===== src/rtl/irq_save_pair.sv =====
module irq_save_pair #(
  parameter int AW = 32,
  parameter int SW = 32
) (
  input  logic          clk,
  input  logic          rst_n,
  input  logic          wr_en,
  input  logic [AW-1:0] pc_d,
  input  logic [SW-1:0] st_d,
  output logic [AW-1:0] pc_q,
  output logic [SW-1:0] st_q
);
  always_ff @(posedge clk) begin
    if (!rst_n) begin
      pc_q <= '0;
      st_q <= '0;
    end else if (wr_en) begin
      pc_q <= pc_d;
      st_q <= st_d;
    end
  end

  assert_pair_hold_R10: assert property (@(posedge clk) disable iff (!rst_n)
    !wr_en |=> ($stable(pc_q) && $stable(st_q)));
endmodule


===== src/rtl/irq_entry_ctrl.sv =====
module irq_entry_ctrl
  import irq_pkg::*;
#(
  parameter int AW     = 32,
  parameter int SW     = 32,
  parameter int EE_BIT = 15,
  parameter int CE_BIT = 17,
  parameter int DE_BIT = 9
) (
  input  logic          clk,
  input  logic          rst_n,
  input  logic          dbg_cfg_en,
  input  logic [1:0]    clr_de_ctl,
  input  logic          dbg_req,
  input  logic          crit_req,
  input  logic          nc_req,
  input  logic          nc_async,
  input  logic          resume_next,
  input  logic [AW-1:0] cur_pc,
  input  logic [AW-1:0] next_pc,
  input  logic [SW-1:0] status_in,
  input  logic          ret_nc,
  input  logic          ret_crit,
  input  logic          ret_dbg,
  output logic          take,
  output logic [1:0]    take_cls,
  output logic          status_wr,
  output logic [SW-1:0] status_out,
  output logic          restore,
  output logic [AW-1:0] restore_pc,
  output logic          illegal_op
);
  localparam logic [SW-1:0] EE_M = SW'(1) << EE_BIT;
  localparam logic [SW-1:0] CE_M = SW'(1) << CE_BIT;
  localparam logic [SW-1:0] DE_M = SW'(1) << DE_BIT;

  irq_cls_e      cls, dest, src;
  logic          any_ret;
  logic [1:0]    eff_ctl;
  logic [AW-1:0] save_pc;
  logic [SW-1:0] entry_st, clr_m;
  logic [NUM_CLS-1:0] wr_en;
  logic [AW-1:0] pc_q [NUM_CLS];
  logic [SW-1:0] st_q [NUM_CLS];

  assign any_ret = ret_nc | ret_crit | ret_dbg;

  irq_arbiter u_arb (
    .dbg_req  (dbg_req),
    .crit_req (crit_req),
    .nc_req   (nc_req),
    .nc_async (nc_async),
    .ee       (status_in[EE_BIT]),
    .ce       (status_in[CE_BIT]),
    .de       (status_in[DE_BIT]),
    .hold     (any_ret),
    .take     (take),
    .cls      (cls)
  );

  assign take_cls = cls;
  assign dest     = (cls == CLS_DBG && !dbg_cfg_en) ? CLS_CRIT : cls;
  assign save_pc  = resume_next ? next_pc : cur_pc;
  assign eff_ctl  = dbg_cfg_en ? clr_de_ctl : 2'b11;

  always_comb begin
    clr_m = EE_M;
    unique case (cls)
      CLS_DBG:  clr_m = EE_M | CE_M | DE_M;
      CLS_CRIT: clr_m = EE_M | CE_M | (eff_ctl[1] ? DE_M : '0);
      default:  clr_m = EE_M | (eff_ctl[0] ? DE_M : '0);
    endcase
    entry_st = status_in & ~clr_m;
  end

  for (genvar k = 0; k < NUM_CLS; k++) begin : g_pair
    localparam logic [1:0] KC = 2'(k);
    assign wr_en[k] = take && (dest == irq_cls_e'(KC));
    irq_save_pair #(.AW(AW), .SW(SW)) u_pair (
      .clk   (clk),
      .rst_n (rst_n),
      .wr_en (wr_en[k]),
      .pc_d  (save_pc),
      .st_d  (status_in),
      .pc_q  (pc_q[k]),
      .st_q  (st_q[k])
    );
  end

  always_comb begin
    restore    = 1'b0;
    illegal_op = 1'b0;
    src        = CLS_NC;
    if (ret_dbg) begin
      if (dbg_cfg_en) begin
        restore = 1'b1;
        src     = CLS_DBG;
      end else begin
        illegal_op = 1'b1;
      end
    end else if (ret_crit) begin
      restore = 1'b1;
      src     = CLS_CRIT;
    end else if (ret_nc) begin
      restore = 1'b1;
    end
  end

  always_comb begin
    status_wr  = restore | take;
    restore_pc = restore ? pc_q[src] : '0;
    if (restore)   status_out = st_q[src];
    else if (take) status_out = entry_st;
    else           status_out = '0;
  end

  assert_one_pair_R1: assert property (@(posedge clk) disable iff (!rst_n)
    $onehot0(wr_en));
  assert_ret_blocks_take_R9: assert property (@(posedge clk) disable iff (!rst_n)
    any_ret |-> !take);
  assert_illegal_no_restore_R7: assert property (@(posedge clk) disable iff (!rst_n)
    illegal_op |-> (!restore && !status_wr));
  assert_ee_cleared_R4: assert property (@(posedge clk) disable iff (!rst_n)
    (take && !restore) |-> !status_out[EE_BIT]);
  assert_dbg_shared_R5: assert property (@(posedge clk) disable iff (!rst_n)
    (take && take_cls == 2'd2 && !dbg_cfg_en) |=> (pc_q[CLS_CRIT] == $past(save_pc)));
endmodule


===== config.mk =====
export PLATFORM = sky130hd
export DESIGN_NAME = irq_entry_ctrl
export DESIGN_NICKNAME = d
export VERILOG_FILES = /design/src/rtl/irq_pkg.sv /design/src/rtl/irq_arbiter.sv /design/src/rtl/irq_save_pair.sv /design/src/rtl/irq_entry_ctrl.sv
export SDC_FILE = /design/constraint.sdc
export NUM_CORES = 1
export LEC_CHECK = 0
export CAP_MARGIN = 5
export CORE_MARGIN = 2
export CORE_UTILIZATION = 53
export CTS_CLUSTER_DIAMETER = 50
export DETAILED_ROUTE_END_ITERATION = 6
export GPL_TIMING_DRIVEN = 1
export PLACE_DENSITY = 0.86
export SLEW_MARGIN = 40
export SYNTH_ARGS = -nofsm -noshare
export SYNTH_HDL_FRONTEND = slang
export SYNTH_SLANG_ARGS = --single-unit

===== constraint.sdc =====
create_clock -name clk -period 4.3 [get_ports clk]
set_clock_uncertainty 0.1 [all_clocks]
set_input_delay 0.645 -clock clk [delete_from_list [all_inputs] [get_ports clk]]
set_output_delay 0.645 -clock clk [all_outputs]
set_load 0.03 [all_outputs]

::::::::::

* **WORK ITEM**
Each entry given above is to be duplicated exactly.

* **RESPONSE TO THIS EXERCISE**
===== src/rtl/irq_save_pair.sv =====
module irq_save_pair #(
  parameter int AW = 32,
  parameter int SW = 32
) (
  input  logic          clk,
  input  logic          rst_n,
  input  logic          wr_en,
  input  logic [AW-1:0] pc_d,
  input  logic [SW-1:0] st_d,
  output logic [AW-1:0] pc_q,
  output logic [SW-1:0] st_q
);
  always_ff @(posedge clk) begin
    if (!rst_n) begin
      pc_q <= '0;
      st_q <= '0;
    end else if (wr_en) begin
      pc_q <= pc_d;
      st_q <= st_d;
    end
  end

  assert_pair_hold_R10: assert property (@(posedge clk) disable iff (!rst_n)
    !wr_en |=> ($stable(pc_q) && $stable(st_q)));
endmodule


===== src/rtl/irq_entry_ctrl.sv =====
module irq_entry_ctrl
  import irq_pkg::*;
#(
  parameter int AW     = 32,
  parameter int SW     = 32,
  parameter int EE_BIT = 15,
  parameter int CE_BIT = 17,
  parameter int DE_BIT = 9
) (
  input  logic          clk,
  input  logic          rst_n,
  input  logic          dbg_cfg_en,
  input  logic [1:0]    clr_de_ctl,
  input  logic          dbg_req,
  input  logic          crit_req,
  input  logic          nc_req,
  input  logic          nc_async,
  input  logic          resume_next,
  input  logic [AW-1:0] cur_pc,
  input  logic [AW-1:0] next_pc,
  input  logic [SW-1:0] status_in,
  input  logic          ret_nc,
  input  logic          ret_crit,
  input  logic          ret_dbg,
  output logic          take,
  output logic [1:0]    take_cls,
  output logic          status_wr,
  output logic [SW-1:0] status_out,
  output logic          restore,
  output logic [AW-1:0] restore_pc,
  output logic          illegal_op
);
  localparam logic [SW-1:0] EE_M = SW'(1) << EE_BIT;
  localparam logic [SW-1:0] CE_M = SW'(1) << CE_BIT;
  localparam logic [SW-1:0] DE_M = SW'(1) << DE_BIT;

  irq_cls_e      cls, dest, src;
  logic          any_ret;
  logic [1:0]    eff_ctl;
  logic [AW-1:0] save_pc;
  logic [SW-1:0] entry_st, clr_m;
  logic [NUM_CLS-1:0] wr_en;
  logic [AW-1:0] pc_q [NUM_CLS];
  logic [SW-1:0] st_q [NUM_CLS];

  assign any_ret = ret_nc | ret_crit | ret_dbg;

  irq_arbiter u_arb (
    .dbg_req  (dbg_req),
    .crit_req (crit_req),
    .nc_req   (nc_req),
    .nc_async (nc_async),
    .ee       (status_in[EE_BIT]),
    .ce       (status_in[CE_BIT]),
    .de       (status_in[DE_BIT]),
    .hold     (any_ret),
    .take     (take),
    .cls      (cls)
  );

  assign take_cls = cls;
  assign dest     = (cls == CLS_DBG && !dbg_cfg_en) ? CLS_CRIT : cls;
  assign save_pc  = resume_next ? next_pc : cur_pc;
  assign eff_ctl  = dbg_cfg_en ? clr_de_ctl : 2'b11;

  always_comb begin
    clr_m = EE_M;
    unique case (cls)
      CLS_DBG:  clr_m = EE_M | CE_M | DE_M;
      CLS_CRIT: clr_m = EE_M | CE_M | (eff_ctl[1] ? DE_M : '0);
      default:  clr_m = EE_M | (eff_ctl[0] ? DE_M : '0);
    endcase
    entry_st = status_in & ~clr_m;
  end

  for (genvar k = 0; k < NUM_CLS; k++) begin : g_pair
    localparam logic [1:0] KC = 2'(k);
    assign wr_en[k] = take && (dest == irq_cls_e'(KC));
    irq_save_pair #(.AW(AW), .SW(SW)) u_pair (
      .clk   (clk),
      .rst_n (rst_n),
      .wr_en (wr_en[k]),
      .pc_d  (save_pc),
      .st_d  (status_in),
      .pc_q  (pc_q[k]),
      .st_q  (st_q[k])
    );
  end

  always_comb begin
    restore    = 1'b0;
    illegal_op = 1'b0;
    src        = CLS_NC;
    if (ret_dbg) begin
      if (dbg_cfg_en) begin
        restore = 1'b1;
        src     = CLS_DBG;
      end else begin
        illegal_op = 1'b1;
      end
    end else if (ret_crit) begin
      restore = 1'b1;
      src     = CLS_CRIT;
    end else if (ret_nc) begin
      restore = 1'b1;
    end
  end

  always_comb begin
    status_wr  = restore | take;
    restore_pc = restore ? pc_q[src] : '0;
    if (restore)   status_out = st_q[src];
    else if (take) status_out = entry_st;
    else           status_out = '0;
  end

  assert_one_pair_R1: assert property (@(posedge clk) disable iff (!rst_n)
    $onehot0(wr_en));
  assert_ret_blocks_take_R9: assert property (@(posedge clk) disable iff (!rst_n)
    any_ret |-> !take);
  assert_illegal_no_restore_R7: assert property (@(posedge clk) disable iff (!rst_n)
    illegal_op |-> (!restore && !status_wr));
  assert_ee_cleared_R4: assert property (@(posedge clk) disable iff (!rst_n)
    (take && !restore) |-> !status_out[EE_BIT]);
  assert_dbg_shared_R5: assert property (@(posedge clk) disable iff (!rst_n)
    (take && take_cls == 2'd2 && !dbg_cfg_en) |=> (pc_q[CLS_CRIT] == $past(save_pc)));
endmodule


===== config.mk =====
export PLATFORM = sky130hd
export DESIGN_NAME = irq_entry_ctrl
export DESIGN_NICKNAME = d
export VERILOG_FILES = /design/src/rtl/irq_pkg.sv /design/src/rtl/irq_arbiter.sv /design/src/rtl/irq_save_pair.sv /design/src/rtl/irq_entry_ctrl.sv
export SDC_FILE = /design/constraint.sdc
export NUM_CORES = 1
export LEC_CHECK = 0
export CAP_MARGIN = 5
export CORE_MARGIN = 2
export CORE_UTILIZATION = 53
export CTS_CLUSTER_DIAMETER = 50
export DETAILED_ROUTE_END_ITERATION = 6
export GPL_TIMING_DRIVEN = 1
export PLACE_DENSITY = 0.86
export SLEW_MARGIN = 40
export SYNTH_ARGS = -nofsm -noshare
export SYNTH_HDL_FRONTEND = slang
export SYNTH_SLANG_ARGS = --single-unit

===== constraint.sdc =====
create_clock -name clk -period 4.3 [get_ports clk]
set_clock_uncertainty 0.1 [all_clocks]
set_input_delay 0.645 -clock clk [delete_from_list [all_inputs] [get_ports clk]]
set_output_delay 0.645 -clock clk [all_outputs]
set_load 0.03 [all_outputs]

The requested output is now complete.